**YOUR INSTRUCTIONS**
After locating the line that holds "io_pins = 38", output it and all following lines word for word, stopping only at the end of the data.
===============
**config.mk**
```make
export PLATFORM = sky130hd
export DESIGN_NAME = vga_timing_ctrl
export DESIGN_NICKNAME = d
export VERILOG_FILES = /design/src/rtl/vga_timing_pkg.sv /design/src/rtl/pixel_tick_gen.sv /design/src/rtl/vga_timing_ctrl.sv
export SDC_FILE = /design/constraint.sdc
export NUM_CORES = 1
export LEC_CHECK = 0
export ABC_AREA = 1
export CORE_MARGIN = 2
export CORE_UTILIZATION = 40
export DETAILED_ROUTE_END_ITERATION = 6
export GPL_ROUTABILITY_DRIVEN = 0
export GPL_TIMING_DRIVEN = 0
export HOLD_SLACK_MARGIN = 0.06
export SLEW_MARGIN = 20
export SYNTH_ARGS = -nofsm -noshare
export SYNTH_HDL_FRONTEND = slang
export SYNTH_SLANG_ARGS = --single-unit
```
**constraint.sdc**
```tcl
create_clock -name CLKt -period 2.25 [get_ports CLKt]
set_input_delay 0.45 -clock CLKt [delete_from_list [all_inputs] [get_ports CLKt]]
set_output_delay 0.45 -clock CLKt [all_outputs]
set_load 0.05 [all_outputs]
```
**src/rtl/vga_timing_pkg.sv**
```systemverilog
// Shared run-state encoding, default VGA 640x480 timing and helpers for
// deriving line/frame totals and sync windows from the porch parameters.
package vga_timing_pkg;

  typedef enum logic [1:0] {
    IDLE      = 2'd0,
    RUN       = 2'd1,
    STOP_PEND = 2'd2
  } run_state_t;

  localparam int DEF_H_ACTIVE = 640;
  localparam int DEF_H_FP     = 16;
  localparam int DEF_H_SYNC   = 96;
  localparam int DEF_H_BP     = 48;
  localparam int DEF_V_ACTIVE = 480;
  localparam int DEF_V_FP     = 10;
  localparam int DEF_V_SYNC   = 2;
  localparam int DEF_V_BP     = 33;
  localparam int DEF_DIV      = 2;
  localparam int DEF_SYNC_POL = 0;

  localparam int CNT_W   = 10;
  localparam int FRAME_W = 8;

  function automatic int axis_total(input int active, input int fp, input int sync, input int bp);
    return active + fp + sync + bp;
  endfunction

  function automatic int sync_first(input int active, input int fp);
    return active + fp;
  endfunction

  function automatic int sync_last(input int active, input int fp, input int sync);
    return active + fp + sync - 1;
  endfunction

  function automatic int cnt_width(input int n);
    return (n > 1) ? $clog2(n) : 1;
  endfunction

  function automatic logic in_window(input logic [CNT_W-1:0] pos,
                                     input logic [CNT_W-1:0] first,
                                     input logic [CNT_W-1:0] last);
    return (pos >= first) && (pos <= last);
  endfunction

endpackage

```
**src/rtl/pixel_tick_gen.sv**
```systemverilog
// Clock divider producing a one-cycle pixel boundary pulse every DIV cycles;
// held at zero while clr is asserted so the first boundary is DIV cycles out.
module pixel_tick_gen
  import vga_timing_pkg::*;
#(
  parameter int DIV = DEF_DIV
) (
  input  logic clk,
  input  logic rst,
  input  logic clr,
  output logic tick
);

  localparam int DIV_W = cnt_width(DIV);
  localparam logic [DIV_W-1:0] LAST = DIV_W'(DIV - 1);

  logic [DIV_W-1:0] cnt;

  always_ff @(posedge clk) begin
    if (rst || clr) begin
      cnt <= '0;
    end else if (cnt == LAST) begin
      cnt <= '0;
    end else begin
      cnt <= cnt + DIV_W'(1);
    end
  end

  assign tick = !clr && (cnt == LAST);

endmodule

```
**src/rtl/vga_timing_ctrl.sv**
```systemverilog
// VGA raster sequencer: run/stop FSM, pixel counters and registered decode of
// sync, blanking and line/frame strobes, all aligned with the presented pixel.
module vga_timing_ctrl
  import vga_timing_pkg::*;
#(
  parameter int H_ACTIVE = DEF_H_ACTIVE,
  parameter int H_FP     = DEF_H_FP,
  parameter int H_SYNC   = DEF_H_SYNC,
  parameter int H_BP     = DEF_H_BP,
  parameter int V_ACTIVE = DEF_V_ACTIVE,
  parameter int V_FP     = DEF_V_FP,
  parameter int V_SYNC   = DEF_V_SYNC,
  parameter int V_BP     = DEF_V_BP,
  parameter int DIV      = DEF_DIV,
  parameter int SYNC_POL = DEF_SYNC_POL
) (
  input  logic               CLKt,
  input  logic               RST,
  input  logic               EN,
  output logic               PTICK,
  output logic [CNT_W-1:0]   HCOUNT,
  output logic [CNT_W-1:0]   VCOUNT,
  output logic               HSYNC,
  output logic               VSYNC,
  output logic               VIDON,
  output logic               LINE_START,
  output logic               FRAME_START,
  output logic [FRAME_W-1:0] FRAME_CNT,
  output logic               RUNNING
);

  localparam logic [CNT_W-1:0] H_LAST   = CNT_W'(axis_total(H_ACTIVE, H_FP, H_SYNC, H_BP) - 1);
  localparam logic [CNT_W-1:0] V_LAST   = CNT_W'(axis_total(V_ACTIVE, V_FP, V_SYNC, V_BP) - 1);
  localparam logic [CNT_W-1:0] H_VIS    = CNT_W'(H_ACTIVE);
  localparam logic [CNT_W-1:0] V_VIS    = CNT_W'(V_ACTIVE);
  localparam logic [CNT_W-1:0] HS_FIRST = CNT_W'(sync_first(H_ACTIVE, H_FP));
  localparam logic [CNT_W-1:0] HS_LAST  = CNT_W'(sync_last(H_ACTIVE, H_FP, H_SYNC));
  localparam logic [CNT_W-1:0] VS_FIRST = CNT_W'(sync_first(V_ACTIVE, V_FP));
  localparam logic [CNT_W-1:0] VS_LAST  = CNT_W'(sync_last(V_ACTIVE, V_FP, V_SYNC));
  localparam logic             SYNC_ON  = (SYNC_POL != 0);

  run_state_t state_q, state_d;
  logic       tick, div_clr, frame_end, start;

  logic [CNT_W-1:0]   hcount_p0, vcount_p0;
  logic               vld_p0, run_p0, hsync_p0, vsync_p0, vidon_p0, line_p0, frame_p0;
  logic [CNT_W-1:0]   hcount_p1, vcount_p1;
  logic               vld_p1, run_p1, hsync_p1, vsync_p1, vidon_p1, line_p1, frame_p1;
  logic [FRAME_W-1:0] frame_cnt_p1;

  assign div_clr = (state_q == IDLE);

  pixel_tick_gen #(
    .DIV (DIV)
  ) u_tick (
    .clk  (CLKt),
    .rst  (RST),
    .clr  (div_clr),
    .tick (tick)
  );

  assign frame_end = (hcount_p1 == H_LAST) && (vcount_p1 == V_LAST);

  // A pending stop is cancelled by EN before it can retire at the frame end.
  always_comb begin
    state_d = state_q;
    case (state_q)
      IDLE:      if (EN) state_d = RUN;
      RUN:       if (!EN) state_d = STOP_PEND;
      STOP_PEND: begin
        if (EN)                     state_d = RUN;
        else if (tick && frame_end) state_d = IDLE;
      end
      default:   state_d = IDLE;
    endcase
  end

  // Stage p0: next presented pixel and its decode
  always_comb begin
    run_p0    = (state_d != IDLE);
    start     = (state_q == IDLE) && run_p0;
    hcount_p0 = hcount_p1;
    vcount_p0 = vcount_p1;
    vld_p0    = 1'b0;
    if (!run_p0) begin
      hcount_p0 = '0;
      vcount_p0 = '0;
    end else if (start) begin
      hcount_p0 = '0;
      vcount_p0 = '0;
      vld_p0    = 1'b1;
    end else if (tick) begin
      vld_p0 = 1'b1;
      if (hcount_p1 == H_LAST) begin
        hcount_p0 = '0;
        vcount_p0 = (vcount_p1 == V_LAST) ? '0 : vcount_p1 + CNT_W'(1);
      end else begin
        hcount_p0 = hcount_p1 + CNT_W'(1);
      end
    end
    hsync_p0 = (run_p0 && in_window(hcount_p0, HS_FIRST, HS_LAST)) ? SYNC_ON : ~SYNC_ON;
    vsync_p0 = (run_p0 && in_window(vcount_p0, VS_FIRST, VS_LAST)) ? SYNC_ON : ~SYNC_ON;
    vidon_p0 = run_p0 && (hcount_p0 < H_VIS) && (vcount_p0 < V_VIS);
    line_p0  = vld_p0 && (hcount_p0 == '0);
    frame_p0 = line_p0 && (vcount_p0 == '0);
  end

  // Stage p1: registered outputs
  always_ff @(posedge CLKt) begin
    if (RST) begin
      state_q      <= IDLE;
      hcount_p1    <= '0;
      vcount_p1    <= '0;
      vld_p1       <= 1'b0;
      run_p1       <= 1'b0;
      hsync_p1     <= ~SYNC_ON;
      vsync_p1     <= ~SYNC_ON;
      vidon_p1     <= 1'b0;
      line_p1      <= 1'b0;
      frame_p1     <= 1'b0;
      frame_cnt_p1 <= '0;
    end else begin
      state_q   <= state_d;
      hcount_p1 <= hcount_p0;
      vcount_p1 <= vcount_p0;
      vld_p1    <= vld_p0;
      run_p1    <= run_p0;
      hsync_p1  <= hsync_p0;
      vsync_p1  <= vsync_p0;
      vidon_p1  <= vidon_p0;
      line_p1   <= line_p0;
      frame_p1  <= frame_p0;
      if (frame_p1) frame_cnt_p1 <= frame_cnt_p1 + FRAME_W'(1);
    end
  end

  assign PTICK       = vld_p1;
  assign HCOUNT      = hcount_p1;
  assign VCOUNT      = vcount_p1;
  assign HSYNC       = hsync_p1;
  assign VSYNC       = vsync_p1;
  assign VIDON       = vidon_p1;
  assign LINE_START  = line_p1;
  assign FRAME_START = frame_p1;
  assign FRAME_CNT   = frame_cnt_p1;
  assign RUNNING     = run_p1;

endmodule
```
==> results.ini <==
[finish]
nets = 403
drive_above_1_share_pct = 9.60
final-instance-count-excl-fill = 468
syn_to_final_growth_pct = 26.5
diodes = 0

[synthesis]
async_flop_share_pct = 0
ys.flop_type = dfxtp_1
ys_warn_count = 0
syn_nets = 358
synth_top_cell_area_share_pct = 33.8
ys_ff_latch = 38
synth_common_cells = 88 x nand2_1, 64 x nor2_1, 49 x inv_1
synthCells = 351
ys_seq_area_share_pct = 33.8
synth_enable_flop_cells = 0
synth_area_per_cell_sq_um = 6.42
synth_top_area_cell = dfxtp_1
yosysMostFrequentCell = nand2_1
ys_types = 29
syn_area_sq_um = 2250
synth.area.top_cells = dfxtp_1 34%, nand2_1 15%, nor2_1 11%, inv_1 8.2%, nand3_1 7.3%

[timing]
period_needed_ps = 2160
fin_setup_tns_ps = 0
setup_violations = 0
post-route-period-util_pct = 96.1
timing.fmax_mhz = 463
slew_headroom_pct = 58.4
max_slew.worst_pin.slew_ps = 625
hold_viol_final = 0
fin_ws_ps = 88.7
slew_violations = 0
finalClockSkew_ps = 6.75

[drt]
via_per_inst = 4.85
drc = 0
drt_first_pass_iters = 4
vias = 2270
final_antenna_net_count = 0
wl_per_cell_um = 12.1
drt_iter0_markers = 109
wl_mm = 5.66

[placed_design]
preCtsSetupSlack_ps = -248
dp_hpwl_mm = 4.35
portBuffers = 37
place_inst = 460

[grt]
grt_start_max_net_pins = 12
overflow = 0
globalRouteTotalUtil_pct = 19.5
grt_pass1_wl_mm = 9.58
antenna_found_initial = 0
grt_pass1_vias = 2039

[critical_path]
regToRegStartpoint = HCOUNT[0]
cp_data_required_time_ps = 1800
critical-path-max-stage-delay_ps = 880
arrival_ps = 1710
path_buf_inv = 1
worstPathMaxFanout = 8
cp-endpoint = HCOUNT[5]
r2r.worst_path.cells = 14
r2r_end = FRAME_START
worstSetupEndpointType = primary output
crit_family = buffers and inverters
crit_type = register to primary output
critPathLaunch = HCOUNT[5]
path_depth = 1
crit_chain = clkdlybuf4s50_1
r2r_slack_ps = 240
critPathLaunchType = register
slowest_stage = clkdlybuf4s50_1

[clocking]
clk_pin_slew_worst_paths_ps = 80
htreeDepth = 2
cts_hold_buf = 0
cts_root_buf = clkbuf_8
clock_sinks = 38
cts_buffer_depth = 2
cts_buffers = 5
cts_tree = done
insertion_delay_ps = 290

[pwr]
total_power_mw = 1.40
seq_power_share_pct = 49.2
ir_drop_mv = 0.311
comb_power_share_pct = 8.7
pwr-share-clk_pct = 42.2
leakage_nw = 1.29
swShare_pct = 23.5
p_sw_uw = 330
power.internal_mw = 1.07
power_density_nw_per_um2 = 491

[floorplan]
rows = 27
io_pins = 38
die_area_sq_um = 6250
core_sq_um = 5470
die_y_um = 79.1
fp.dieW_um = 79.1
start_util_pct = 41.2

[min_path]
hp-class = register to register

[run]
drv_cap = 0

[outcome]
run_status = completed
===============
**TASK SOLUTION**
io_pins = 38
die_area_sq_um = 6250
core_sq_um = 5470
die_y_um = 79.1
fp.dieW_um = 79.1
start_util_pct = 41.2

[min_path]
hp-class = register to register

[run]
drv_cap = 0

[outcome]
run_status = completed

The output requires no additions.